- Dataset records -
-- Opening Marker --
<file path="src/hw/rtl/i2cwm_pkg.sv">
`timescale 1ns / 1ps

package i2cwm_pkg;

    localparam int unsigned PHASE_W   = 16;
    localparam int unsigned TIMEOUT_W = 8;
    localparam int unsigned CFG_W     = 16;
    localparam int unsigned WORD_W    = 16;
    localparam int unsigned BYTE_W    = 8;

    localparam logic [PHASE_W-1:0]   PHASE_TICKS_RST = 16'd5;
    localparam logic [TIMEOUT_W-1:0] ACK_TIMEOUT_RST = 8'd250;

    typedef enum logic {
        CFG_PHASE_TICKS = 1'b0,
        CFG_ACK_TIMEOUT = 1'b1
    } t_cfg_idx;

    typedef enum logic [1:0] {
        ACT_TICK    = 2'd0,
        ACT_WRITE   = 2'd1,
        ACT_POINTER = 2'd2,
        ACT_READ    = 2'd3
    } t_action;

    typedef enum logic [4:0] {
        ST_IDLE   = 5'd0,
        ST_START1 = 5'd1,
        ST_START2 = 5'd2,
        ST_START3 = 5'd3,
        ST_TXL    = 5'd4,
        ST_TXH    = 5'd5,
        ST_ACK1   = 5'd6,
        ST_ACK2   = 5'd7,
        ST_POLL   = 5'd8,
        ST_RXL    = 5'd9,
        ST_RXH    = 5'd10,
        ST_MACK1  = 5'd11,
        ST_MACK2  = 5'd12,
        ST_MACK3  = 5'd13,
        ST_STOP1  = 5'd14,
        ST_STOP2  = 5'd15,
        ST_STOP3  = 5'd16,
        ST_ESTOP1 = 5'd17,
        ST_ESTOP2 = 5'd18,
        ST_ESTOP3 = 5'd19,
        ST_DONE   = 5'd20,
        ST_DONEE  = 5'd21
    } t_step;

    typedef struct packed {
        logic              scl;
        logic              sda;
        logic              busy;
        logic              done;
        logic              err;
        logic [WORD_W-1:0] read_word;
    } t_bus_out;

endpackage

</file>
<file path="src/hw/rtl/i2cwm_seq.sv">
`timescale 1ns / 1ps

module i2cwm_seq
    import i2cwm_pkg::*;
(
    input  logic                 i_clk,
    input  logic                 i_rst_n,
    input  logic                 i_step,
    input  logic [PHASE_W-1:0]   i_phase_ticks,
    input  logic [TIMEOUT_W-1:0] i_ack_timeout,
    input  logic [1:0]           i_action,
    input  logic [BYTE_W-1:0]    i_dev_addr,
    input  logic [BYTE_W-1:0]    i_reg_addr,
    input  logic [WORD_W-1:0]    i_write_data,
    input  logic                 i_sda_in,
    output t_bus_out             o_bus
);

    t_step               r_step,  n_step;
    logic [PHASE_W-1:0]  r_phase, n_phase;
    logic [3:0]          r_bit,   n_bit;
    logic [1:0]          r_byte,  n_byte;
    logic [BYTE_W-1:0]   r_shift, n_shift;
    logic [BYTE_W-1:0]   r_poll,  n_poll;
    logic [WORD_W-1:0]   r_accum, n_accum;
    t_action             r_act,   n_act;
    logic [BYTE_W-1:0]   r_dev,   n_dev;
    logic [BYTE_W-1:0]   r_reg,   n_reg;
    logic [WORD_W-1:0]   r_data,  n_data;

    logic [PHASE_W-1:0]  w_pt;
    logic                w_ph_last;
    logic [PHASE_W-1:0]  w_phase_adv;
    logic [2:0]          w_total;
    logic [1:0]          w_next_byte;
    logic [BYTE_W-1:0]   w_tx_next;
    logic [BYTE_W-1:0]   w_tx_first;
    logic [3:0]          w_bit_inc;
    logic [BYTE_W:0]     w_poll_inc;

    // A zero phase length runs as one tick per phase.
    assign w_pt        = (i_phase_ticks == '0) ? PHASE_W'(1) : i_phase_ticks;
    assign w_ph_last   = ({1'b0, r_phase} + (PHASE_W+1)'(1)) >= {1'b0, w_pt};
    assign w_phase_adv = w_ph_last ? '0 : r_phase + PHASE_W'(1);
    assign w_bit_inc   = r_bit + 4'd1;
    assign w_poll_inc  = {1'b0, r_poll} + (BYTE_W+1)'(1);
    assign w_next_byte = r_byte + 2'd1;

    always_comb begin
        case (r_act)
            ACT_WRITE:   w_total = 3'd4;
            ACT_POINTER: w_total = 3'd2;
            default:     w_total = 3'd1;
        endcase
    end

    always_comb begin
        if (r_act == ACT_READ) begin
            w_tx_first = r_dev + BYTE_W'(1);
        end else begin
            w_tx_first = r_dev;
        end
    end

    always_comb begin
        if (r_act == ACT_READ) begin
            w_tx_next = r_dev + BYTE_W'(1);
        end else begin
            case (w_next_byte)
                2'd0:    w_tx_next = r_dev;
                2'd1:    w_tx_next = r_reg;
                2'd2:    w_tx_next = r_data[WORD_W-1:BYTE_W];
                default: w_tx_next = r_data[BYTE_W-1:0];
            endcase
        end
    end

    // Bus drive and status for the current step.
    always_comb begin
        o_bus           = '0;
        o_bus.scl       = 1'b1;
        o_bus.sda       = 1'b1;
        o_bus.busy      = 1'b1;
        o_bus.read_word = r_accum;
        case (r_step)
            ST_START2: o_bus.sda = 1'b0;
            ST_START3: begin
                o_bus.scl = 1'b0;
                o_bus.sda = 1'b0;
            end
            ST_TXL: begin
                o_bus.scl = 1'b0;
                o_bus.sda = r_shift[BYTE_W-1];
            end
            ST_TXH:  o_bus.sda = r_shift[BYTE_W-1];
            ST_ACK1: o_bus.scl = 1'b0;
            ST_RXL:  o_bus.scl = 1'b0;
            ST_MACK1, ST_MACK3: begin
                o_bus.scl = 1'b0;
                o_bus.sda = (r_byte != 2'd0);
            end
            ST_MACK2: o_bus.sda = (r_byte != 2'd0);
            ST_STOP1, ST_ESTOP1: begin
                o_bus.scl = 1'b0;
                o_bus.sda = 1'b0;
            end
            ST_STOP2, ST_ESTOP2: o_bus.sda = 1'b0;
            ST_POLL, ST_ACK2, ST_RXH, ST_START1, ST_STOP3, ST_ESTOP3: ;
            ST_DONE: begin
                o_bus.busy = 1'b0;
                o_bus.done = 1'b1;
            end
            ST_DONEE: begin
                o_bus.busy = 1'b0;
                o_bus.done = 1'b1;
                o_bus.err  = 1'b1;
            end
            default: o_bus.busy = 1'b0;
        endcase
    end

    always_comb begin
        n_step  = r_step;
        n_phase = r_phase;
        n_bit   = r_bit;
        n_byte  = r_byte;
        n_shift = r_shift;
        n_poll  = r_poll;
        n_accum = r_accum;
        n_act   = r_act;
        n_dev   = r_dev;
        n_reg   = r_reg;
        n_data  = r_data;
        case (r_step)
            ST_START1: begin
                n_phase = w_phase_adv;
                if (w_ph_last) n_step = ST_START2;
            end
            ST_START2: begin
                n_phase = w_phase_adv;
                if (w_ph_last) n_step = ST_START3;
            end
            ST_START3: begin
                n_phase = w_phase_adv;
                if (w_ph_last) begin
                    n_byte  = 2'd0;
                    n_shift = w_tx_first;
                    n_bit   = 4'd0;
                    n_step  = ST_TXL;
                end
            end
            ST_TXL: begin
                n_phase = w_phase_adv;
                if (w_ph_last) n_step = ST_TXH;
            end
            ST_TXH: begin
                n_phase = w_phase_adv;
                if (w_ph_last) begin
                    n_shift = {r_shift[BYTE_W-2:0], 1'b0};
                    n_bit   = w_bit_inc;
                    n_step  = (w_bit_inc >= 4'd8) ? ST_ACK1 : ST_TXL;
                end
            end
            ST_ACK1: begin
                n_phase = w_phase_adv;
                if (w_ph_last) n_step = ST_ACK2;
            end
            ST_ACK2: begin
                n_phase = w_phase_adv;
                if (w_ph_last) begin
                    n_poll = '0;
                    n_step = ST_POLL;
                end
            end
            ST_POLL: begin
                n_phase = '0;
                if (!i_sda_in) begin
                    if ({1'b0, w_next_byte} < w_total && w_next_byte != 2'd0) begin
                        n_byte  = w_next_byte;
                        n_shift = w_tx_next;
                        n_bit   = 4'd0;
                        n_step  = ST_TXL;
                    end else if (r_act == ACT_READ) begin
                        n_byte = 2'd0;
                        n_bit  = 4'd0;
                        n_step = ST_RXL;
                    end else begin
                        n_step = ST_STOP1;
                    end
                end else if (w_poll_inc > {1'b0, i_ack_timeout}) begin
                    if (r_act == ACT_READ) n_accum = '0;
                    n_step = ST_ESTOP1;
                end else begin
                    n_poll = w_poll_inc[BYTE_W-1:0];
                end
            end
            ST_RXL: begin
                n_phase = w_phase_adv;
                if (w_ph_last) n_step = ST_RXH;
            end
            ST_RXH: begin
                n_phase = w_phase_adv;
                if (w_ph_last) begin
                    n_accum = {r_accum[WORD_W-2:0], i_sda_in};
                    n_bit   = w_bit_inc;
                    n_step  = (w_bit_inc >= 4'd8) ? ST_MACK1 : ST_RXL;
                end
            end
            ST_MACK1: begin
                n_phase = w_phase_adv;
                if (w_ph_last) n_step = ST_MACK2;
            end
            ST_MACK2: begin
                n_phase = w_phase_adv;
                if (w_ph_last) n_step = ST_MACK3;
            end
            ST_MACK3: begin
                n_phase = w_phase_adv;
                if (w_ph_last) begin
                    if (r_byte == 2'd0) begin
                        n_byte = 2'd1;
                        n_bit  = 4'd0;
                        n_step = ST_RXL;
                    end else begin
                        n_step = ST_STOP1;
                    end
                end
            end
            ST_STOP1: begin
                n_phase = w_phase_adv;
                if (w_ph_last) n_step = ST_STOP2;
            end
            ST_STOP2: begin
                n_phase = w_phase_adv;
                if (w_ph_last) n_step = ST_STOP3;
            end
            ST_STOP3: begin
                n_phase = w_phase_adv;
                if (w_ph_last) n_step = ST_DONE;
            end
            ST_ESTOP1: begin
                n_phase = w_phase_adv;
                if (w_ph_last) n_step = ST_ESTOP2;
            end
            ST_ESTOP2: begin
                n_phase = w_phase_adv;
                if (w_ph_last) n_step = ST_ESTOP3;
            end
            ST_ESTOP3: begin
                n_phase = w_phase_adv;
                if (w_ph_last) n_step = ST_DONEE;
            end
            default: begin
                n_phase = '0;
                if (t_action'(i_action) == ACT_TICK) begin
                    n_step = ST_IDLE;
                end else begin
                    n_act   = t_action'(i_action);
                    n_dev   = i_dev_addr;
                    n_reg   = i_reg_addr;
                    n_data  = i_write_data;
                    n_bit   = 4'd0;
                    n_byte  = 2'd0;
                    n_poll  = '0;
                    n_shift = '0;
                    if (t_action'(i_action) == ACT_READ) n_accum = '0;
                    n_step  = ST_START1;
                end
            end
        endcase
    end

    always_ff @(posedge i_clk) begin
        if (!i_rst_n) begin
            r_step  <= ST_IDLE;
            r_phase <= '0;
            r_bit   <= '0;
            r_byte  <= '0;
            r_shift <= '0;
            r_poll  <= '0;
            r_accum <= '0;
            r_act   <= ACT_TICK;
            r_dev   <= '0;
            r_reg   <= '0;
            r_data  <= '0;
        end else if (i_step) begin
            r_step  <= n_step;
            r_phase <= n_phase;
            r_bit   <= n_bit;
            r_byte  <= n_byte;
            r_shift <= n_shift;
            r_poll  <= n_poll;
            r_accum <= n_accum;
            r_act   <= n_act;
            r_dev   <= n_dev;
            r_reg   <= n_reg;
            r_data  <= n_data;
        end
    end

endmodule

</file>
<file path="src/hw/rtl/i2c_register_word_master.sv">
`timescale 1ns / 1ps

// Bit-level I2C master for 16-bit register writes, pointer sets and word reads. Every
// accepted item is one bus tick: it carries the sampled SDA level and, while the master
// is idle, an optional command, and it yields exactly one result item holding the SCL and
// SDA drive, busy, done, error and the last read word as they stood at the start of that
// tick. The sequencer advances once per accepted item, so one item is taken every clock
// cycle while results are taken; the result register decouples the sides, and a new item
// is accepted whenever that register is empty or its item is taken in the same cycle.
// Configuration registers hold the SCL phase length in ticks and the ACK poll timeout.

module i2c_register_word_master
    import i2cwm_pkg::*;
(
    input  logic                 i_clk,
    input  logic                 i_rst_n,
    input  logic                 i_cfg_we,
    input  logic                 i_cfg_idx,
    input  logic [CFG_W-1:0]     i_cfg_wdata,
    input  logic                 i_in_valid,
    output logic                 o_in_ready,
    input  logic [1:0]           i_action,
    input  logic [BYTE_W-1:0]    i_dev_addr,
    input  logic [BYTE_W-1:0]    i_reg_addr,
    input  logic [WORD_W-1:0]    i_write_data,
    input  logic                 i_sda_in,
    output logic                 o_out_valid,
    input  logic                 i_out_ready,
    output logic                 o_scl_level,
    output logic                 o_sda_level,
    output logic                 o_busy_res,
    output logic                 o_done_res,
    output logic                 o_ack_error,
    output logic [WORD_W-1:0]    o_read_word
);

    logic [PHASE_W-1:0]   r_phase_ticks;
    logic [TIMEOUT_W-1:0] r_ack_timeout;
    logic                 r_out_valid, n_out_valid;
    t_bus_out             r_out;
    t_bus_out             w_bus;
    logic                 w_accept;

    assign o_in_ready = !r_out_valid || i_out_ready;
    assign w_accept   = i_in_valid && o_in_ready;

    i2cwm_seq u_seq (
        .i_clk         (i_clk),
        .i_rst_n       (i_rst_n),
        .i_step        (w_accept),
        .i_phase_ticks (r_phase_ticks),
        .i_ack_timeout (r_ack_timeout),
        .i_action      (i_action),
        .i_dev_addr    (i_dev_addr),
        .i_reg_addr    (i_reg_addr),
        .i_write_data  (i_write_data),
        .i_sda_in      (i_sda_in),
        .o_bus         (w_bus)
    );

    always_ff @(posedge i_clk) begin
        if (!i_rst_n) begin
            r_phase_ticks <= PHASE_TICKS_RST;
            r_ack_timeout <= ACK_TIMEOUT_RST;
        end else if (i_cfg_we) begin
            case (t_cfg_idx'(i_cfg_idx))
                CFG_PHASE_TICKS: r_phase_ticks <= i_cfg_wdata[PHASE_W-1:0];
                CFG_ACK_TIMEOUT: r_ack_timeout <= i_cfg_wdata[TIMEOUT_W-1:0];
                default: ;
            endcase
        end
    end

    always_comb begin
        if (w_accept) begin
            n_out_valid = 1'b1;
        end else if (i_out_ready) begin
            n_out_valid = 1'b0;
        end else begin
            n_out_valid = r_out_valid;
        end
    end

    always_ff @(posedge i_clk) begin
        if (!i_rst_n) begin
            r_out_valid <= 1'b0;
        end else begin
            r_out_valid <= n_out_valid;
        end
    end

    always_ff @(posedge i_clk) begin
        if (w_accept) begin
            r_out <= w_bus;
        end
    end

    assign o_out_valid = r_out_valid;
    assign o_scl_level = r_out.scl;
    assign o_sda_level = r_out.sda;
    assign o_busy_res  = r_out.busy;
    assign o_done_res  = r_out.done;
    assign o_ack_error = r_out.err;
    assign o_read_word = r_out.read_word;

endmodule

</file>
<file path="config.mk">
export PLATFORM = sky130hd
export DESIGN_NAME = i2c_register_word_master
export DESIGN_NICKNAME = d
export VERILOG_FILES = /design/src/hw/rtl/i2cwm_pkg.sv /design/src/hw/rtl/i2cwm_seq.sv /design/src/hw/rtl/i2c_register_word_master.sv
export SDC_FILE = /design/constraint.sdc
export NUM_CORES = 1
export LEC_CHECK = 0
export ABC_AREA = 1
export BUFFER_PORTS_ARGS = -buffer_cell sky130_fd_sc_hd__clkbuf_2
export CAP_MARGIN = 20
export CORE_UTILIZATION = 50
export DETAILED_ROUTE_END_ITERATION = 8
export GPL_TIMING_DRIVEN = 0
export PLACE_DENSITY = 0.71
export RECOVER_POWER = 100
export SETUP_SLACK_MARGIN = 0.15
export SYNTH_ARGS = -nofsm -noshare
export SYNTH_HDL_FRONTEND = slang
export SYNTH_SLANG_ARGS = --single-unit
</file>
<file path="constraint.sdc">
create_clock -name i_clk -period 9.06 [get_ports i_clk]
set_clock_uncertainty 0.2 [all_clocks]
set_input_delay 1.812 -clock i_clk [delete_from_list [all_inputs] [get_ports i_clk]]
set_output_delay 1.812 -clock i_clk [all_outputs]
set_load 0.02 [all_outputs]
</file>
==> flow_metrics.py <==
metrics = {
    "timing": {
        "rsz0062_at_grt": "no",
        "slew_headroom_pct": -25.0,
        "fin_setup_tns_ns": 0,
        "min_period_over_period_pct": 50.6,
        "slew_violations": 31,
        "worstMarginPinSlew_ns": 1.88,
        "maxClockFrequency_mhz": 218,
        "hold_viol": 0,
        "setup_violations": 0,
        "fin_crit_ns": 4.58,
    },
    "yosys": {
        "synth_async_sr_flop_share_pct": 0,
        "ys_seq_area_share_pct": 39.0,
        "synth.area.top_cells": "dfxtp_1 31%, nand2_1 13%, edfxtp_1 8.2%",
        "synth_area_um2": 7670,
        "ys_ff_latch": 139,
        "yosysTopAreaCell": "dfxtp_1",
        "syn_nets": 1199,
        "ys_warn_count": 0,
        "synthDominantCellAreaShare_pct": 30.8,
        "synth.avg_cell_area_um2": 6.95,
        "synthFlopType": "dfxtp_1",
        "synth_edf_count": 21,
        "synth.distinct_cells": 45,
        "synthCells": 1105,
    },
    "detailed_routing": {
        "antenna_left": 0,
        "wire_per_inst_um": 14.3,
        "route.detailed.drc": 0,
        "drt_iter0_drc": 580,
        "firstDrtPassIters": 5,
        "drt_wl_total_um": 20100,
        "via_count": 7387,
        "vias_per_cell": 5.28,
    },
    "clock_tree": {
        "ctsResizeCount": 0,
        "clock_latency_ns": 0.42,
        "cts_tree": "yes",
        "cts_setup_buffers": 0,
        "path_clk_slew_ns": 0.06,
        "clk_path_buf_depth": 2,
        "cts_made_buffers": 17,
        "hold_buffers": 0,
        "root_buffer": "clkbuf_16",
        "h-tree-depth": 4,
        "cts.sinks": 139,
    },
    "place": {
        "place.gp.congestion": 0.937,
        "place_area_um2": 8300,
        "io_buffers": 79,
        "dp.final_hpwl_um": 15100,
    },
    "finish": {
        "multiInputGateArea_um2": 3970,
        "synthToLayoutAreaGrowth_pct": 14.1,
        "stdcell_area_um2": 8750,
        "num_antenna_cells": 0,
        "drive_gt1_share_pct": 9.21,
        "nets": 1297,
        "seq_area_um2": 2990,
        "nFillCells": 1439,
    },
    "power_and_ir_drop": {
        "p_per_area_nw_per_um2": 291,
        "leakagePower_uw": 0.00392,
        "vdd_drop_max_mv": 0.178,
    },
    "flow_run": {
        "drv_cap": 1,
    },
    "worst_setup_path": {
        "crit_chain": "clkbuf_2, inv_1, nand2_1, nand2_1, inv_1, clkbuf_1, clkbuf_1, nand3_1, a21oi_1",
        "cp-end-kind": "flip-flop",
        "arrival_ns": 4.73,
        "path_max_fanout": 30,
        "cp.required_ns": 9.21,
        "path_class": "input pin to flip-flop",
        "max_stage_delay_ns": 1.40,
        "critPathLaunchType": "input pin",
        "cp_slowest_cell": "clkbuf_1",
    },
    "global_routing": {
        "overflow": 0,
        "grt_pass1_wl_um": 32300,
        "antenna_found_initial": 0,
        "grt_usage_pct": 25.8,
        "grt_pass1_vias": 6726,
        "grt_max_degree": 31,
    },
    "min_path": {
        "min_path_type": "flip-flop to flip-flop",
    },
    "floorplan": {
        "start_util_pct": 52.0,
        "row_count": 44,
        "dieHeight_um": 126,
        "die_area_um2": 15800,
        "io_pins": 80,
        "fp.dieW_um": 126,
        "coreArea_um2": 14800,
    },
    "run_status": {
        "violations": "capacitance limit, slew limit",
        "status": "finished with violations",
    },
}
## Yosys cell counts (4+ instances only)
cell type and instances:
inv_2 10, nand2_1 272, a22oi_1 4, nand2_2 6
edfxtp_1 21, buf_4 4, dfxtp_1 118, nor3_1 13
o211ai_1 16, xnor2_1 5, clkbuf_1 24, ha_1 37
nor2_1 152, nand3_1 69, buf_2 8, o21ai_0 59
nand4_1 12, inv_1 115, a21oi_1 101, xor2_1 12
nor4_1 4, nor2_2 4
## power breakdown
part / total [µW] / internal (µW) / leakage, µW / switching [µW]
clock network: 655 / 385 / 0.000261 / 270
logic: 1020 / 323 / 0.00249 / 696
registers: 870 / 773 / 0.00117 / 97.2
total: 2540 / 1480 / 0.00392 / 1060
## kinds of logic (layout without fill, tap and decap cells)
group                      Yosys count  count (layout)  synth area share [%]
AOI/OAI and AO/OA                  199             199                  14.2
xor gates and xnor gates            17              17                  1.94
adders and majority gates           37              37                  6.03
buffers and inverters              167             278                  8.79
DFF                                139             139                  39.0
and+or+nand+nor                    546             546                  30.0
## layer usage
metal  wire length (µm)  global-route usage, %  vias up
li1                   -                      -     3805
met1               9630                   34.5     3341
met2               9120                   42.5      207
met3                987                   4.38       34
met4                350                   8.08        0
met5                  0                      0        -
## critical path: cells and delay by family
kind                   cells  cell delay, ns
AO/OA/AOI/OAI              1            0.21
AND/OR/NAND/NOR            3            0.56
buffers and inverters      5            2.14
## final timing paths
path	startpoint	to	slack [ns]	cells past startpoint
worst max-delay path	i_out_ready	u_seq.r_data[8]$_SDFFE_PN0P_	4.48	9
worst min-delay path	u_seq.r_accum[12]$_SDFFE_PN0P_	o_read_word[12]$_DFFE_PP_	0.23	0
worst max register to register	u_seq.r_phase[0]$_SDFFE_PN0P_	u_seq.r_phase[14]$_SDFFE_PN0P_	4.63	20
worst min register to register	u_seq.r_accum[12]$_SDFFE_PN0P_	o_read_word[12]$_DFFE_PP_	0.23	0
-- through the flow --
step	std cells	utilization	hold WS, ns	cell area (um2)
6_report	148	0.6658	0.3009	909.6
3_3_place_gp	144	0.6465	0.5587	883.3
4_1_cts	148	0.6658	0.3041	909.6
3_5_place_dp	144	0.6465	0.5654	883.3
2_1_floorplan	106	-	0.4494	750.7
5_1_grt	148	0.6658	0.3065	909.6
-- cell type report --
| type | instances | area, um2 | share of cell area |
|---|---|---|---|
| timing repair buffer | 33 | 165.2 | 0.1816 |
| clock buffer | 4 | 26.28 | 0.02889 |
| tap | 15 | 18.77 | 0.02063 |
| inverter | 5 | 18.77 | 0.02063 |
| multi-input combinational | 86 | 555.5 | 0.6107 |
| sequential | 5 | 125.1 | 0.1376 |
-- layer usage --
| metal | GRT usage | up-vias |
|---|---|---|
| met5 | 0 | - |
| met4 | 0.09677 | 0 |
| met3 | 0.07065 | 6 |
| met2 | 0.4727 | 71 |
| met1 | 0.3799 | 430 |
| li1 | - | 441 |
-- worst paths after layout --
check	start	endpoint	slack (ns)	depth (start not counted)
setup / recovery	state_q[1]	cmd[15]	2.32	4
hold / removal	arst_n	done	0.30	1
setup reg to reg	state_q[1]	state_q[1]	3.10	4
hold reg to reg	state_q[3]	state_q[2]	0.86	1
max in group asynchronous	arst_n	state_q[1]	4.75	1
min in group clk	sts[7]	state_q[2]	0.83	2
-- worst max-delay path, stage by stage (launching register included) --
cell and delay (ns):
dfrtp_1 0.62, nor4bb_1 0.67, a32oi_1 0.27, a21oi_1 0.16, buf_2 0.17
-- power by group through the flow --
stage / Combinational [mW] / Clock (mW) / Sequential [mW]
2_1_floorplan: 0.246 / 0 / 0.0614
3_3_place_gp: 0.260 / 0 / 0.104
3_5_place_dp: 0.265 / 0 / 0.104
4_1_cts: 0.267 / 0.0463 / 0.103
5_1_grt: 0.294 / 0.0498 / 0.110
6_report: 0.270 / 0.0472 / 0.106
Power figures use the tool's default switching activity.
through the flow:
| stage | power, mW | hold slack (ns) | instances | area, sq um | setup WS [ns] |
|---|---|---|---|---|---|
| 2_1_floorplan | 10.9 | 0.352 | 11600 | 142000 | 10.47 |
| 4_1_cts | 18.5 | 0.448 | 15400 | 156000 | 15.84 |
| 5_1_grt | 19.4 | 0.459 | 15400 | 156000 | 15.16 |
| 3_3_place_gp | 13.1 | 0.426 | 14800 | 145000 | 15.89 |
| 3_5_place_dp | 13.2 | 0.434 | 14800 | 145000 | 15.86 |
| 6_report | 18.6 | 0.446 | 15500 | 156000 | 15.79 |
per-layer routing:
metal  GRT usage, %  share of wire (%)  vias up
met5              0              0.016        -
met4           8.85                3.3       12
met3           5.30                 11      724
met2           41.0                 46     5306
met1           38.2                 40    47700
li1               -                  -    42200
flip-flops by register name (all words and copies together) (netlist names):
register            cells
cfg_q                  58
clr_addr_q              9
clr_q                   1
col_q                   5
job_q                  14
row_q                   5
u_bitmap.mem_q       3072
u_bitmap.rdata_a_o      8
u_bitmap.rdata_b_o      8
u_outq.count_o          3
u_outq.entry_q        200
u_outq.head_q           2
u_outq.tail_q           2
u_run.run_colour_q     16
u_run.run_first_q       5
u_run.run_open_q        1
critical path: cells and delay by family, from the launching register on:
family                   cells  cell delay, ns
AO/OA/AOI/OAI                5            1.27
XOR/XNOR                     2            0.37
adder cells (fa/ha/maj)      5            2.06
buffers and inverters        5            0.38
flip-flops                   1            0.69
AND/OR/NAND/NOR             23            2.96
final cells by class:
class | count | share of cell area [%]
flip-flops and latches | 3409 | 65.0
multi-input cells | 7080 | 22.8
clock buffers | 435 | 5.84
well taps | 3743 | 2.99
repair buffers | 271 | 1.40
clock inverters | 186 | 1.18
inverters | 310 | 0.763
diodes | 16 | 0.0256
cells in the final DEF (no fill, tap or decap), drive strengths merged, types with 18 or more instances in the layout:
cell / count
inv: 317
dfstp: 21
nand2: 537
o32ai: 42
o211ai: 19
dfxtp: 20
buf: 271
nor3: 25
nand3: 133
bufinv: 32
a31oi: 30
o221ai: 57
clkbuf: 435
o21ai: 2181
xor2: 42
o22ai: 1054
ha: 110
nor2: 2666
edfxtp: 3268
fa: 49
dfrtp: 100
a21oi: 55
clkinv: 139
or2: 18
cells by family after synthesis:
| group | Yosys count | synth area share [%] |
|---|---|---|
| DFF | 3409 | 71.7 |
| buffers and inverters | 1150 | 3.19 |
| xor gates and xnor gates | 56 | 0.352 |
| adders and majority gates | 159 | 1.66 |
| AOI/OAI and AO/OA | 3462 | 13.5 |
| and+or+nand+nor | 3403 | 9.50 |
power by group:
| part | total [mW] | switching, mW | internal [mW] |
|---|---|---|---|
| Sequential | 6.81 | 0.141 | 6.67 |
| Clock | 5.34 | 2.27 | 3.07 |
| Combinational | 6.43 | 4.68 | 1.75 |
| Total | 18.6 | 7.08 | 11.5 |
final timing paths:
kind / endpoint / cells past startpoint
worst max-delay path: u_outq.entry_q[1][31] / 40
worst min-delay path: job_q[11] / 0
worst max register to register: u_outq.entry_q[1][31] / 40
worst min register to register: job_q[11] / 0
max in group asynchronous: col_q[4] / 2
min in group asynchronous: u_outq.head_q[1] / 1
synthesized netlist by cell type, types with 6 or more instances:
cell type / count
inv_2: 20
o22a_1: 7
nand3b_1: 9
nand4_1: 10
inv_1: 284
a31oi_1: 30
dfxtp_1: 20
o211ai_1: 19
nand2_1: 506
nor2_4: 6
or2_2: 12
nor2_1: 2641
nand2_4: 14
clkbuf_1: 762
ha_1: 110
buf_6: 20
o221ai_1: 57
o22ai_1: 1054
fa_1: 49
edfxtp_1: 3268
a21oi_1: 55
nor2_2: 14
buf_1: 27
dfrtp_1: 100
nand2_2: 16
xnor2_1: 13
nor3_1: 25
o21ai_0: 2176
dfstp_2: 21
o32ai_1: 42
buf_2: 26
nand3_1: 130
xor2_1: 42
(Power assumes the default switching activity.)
-- Closing Marker --
- Exercise instructions -
Gather up every line in the data above that contains the word "asynchronous", copying each one.

- Task response -
max in group asynchronous	arst_n	state_q[1]	4.75	1
max in group asynchronous: col_q[4] / 2
min in group asynchronous: u_outq.head_q[1] / 1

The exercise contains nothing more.